This is something unique when z-levels are enabled. The RDX charges, I acknowledge, are stupidly powerful but I’ve noticed that they can cause holes that go 7-8 levels deep, which is on par with a mininuke as far as damage goes.
Is this intended because these charges are absolutely insane, or is there a bit of insanity going on here?
Been about a week or so since I read Kevin and some other dude discussing the “casualty” meaning and at what amount of power such explosives should be, in terms of destruction. Not sure if that was resolved to temper the explosions at all. But that other dude had a reasonable argument. Maybe if I find the thread I’ll PM you. Perhaps the damage will be toned back some. I nearly died from 3 grenades going off at the same time the other day. I punched the run button and dove into a back door bus. Kicked the door closed and as I did so. The entire corner of the bus was blown off.
Was like…whoa! 0_0
(forgot to mention it was 20 tiles away)
An important thing regarding explosions and force distribution:
In real life, almost no wall is 1m^3, even a heavily reinforced concrete wall is, in most cases, considerably thinner in its depth dimension. This means that a true 1m^3 block such as solid earth or rock often should absorb a LOT more damage than a reinforced concrete slab, despite the latter being a great deal harder and more resilient per m^3.

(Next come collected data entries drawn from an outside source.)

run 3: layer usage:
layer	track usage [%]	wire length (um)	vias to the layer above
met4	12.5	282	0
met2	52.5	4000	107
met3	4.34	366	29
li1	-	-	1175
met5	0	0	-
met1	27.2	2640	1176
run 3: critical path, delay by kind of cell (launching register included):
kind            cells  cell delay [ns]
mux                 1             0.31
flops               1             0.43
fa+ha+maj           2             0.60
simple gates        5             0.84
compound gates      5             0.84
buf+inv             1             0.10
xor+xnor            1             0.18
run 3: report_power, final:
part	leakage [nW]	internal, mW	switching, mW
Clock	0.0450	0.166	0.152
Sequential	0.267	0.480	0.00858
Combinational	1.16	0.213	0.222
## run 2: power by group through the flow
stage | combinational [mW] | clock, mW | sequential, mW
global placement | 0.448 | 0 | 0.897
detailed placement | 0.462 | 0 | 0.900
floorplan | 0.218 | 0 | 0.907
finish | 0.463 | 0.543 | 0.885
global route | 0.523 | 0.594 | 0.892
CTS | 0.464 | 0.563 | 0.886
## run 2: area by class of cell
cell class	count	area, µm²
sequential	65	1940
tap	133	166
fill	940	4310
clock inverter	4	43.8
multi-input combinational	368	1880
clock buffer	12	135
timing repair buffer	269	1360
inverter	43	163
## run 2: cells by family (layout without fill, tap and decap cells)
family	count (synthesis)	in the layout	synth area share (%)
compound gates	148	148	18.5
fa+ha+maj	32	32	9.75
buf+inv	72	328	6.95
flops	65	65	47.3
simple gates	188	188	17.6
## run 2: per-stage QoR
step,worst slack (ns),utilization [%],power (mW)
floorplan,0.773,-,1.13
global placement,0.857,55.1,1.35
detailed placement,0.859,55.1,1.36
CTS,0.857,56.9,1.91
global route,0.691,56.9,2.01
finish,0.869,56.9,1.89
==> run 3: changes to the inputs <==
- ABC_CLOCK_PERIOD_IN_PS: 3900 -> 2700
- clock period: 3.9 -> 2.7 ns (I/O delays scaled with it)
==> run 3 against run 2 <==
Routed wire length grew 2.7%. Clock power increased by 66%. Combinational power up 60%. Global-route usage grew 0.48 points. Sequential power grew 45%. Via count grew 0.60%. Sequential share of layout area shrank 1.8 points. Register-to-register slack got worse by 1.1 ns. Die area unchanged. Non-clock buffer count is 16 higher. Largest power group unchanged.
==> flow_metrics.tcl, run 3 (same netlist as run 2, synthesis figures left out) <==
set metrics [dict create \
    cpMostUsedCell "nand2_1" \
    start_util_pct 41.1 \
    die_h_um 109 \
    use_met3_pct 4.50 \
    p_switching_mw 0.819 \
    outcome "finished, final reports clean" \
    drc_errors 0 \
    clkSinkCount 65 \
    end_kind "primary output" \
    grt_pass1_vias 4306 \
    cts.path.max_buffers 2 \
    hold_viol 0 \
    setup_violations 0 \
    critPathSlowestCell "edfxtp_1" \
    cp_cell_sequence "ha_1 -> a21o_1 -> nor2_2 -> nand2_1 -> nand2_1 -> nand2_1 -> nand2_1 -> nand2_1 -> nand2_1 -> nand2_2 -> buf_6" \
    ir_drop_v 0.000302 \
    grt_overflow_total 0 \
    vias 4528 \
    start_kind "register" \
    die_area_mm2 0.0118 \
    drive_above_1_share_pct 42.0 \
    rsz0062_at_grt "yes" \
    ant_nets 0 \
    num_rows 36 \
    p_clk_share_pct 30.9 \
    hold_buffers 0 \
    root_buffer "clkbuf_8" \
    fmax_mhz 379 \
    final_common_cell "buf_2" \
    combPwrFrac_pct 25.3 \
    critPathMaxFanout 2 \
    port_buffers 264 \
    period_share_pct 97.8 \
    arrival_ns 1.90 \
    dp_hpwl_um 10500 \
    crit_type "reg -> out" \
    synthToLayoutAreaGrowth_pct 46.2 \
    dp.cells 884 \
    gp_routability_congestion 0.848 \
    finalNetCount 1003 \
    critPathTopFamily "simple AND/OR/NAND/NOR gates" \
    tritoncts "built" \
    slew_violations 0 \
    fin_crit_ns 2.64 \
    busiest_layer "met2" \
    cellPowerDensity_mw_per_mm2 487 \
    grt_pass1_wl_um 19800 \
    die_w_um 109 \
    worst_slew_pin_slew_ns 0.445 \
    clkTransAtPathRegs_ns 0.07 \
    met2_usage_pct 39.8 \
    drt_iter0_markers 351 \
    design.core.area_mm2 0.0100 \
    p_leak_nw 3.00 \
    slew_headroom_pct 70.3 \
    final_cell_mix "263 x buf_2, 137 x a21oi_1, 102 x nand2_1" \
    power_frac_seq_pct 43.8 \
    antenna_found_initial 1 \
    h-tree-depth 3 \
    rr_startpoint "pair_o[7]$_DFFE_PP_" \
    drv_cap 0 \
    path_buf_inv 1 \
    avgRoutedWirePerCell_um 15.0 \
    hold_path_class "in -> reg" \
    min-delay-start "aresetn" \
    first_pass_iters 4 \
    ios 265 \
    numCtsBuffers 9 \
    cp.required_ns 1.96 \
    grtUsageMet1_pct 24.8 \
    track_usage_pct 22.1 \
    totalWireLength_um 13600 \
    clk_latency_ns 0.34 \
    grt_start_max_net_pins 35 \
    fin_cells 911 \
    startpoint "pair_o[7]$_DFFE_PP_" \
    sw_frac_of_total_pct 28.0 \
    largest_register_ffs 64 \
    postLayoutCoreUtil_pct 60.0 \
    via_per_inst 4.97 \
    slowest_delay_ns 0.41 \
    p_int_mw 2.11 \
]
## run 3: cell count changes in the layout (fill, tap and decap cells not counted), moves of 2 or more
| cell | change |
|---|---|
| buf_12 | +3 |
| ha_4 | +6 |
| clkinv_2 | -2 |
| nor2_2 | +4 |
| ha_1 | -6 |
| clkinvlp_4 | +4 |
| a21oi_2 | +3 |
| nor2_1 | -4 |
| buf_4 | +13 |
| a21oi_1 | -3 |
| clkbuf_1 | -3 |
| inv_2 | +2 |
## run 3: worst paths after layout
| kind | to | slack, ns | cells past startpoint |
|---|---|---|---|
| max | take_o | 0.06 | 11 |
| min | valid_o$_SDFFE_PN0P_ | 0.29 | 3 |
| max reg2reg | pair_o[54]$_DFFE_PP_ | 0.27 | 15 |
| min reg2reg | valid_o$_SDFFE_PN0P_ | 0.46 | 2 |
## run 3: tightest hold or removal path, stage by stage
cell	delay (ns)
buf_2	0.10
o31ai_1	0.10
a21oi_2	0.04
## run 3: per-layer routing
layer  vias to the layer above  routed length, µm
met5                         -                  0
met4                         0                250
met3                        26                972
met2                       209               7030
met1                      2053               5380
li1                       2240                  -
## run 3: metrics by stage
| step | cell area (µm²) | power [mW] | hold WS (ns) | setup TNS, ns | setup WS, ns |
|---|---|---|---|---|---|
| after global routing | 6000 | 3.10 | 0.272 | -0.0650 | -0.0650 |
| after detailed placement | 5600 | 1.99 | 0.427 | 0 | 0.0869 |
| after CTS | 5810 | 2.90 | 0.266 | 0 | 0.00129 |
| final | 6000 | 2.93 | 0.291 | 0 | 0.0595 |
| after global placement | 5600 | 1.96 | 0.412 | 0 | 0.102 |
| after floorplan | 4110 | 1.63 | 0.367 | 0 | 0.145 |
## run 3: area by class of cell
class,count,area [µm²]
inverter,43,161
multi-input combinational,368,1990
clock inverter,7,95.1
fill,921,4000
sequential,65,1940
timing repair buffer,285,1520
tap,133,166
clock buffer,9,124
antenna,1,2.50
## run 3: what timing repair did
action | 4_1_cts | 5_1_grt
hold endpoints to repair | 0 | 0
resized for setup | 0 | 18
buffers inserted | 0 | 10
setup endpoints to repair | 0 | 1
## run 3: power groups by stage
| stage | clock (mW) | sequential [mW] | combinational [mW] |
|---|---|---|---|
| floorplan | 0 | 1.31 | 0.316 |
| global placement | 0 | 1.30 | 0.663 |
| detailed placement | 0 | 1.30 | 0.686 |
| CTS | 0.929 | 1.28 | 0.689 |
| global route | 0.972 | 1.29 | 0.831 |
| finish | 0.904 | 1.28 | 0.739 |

More importantly still - Even in cases where you really are dealing with an incredibly thick reinforced wall, it STILL lacks the fundamental pressure backdrop that the ground does.

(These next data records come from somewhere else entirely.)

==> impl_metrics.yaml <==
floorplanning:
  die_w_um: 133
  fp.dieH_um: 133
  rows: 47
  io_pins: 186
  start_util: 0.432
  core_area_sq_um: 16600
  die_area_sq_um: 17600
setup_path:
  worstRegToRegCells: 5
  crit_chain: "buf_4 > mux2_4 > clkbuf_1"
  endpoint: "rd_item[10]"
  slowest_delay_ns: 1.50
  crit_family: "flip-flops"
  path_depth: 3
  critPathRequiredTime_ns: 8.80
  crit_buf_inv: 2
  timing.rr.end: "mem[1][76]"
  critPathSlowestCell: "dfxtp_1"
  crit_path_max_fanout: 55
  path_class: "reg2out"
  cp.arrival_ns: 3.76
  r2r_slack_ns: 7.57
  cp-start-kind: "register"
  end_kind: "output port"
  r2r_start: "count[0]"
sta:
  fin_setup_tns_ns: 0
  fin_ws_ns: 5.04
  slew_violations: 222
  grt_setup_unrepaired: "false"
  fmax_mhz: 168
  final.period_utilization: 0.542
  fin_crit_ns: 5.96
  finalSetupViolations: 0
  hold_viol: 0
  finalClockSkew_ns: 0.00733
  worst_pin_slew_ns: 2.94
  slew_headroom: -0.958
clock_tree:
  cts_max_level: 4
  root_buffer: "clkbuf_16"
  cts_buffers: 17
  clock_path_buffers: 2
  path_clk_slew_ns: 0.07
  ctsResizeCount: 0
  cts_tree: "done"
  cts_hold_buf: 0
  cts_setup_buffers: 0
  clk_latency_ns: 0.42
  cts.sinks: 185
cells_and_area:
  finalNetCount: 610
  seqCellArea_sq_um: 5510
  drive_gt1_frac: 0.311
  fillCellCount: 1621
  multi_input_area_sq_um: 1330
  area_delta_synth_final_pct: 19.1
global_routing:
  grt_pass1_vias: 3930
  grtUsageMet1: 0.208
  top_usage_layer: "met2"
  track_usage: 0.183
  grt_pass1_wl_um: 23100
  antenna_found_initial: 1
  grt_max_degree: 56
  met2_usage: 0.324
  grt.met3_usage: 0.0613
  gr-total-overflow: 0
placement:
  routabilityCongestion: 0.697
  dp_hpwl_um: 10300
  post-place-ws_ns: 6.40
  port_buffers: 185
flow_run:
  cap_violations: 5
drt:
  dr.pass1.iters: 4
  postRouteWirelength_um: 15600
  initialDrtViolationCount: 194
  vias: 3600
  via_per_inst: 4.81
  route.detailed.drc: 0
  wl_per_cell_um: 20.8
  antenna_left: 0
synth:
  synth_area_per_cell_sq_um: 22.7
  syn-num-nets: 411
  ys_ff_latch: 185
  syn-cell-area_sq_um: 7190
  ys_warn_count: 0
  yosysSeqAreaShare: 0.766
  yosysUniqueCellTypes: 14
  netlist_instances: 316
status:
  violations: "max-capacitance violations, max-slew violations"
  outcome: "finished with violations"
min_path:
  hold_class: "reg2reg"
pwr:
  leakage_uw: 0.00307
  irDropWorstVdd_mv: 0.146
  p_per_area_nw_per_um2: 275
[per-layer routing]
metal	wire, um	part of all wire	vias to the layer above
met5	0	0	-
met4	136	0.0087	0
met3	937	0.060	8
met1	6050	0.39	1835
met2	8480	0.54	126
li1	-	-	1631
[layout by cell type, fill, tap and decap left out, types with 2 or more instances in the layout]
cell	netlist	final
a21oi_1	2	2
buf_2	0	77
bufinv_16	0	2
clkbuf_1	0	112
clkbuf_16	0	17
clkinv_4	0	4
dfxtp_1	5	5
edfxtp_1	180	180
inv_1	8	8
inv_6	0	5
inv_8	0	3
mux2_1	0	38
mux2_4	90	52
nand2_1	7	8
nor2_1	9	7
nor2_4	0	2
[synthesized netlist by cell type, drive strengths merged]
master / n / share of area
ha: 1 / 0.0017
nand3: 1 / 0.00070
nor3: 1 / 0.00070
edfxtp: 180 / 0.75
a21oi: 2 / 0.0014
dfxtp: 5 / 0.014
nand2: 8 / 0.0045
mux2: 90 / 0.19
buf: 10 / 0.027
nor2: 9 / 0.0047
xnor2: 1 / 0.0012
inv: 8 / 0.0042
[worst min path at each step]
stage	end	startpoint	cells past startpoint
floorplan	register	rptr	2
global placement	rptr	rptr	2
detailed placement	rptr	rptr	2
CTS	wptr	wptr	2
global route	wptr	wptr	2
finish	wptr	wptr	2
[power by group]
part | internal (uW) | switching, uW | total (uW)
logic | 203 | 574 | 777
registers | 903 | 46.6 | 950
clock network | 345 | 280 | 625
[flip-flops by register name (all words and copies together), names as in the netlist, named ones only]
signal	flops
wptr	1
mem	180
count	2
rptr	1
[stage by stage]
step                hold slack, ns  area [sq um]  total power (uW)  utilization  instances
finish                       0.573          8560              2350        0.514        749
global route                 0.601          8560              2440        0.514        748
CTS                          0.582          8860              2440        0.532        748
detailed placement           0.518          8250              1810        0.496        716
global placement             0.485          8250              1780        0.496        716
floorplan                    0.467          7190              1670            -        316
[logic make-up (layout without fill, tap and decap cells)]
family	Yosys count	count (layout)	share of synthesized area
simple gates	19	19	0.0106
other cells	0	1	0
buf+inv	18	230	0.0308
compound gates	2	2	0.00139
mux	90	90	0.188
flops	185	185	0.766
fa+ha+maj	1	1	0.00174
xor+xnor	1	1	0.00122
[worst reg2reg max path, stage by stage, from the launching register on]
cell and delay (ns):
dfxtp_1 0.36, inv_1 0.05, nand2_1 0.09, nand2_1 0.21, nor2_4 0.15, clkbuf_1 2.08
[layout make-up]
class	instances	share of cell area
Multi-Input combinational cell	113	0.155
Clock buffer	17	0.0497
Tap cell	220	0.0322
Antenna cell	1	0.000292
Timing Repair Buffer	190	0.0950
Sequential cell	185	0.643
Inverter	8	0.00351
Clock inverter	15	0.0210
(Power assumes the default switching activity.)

For all intents and purposes, the ground is backed up by a functionally infinite amount of mass beneath it, meaning that it cannot be breached by an overpressure wave. This in not true of a 1m thick concrete slab, or even a series of such slabs. They ultimately open on voids on the far side, which means that they can be crushed and breached by sufficient overpressure.
As a result, in order for a bomb to leave a serious crater in the ground it must either vaporize, compress, or horizontally displace all that mass, which requires vastly more force than simply blasting thru a wall, even a very heavily reinforced one. This kind of force could obliterate an entire bunker complex like an eggshell before it manages to produce a particularly deep crater in the ground.
As such, the z-level blast depth of bombs against solid ground should be very much shallower than their ability to blast through walls or floors, even in bunkers and fortifications. Even full scale fusion bombs don’t leave especially deep craters.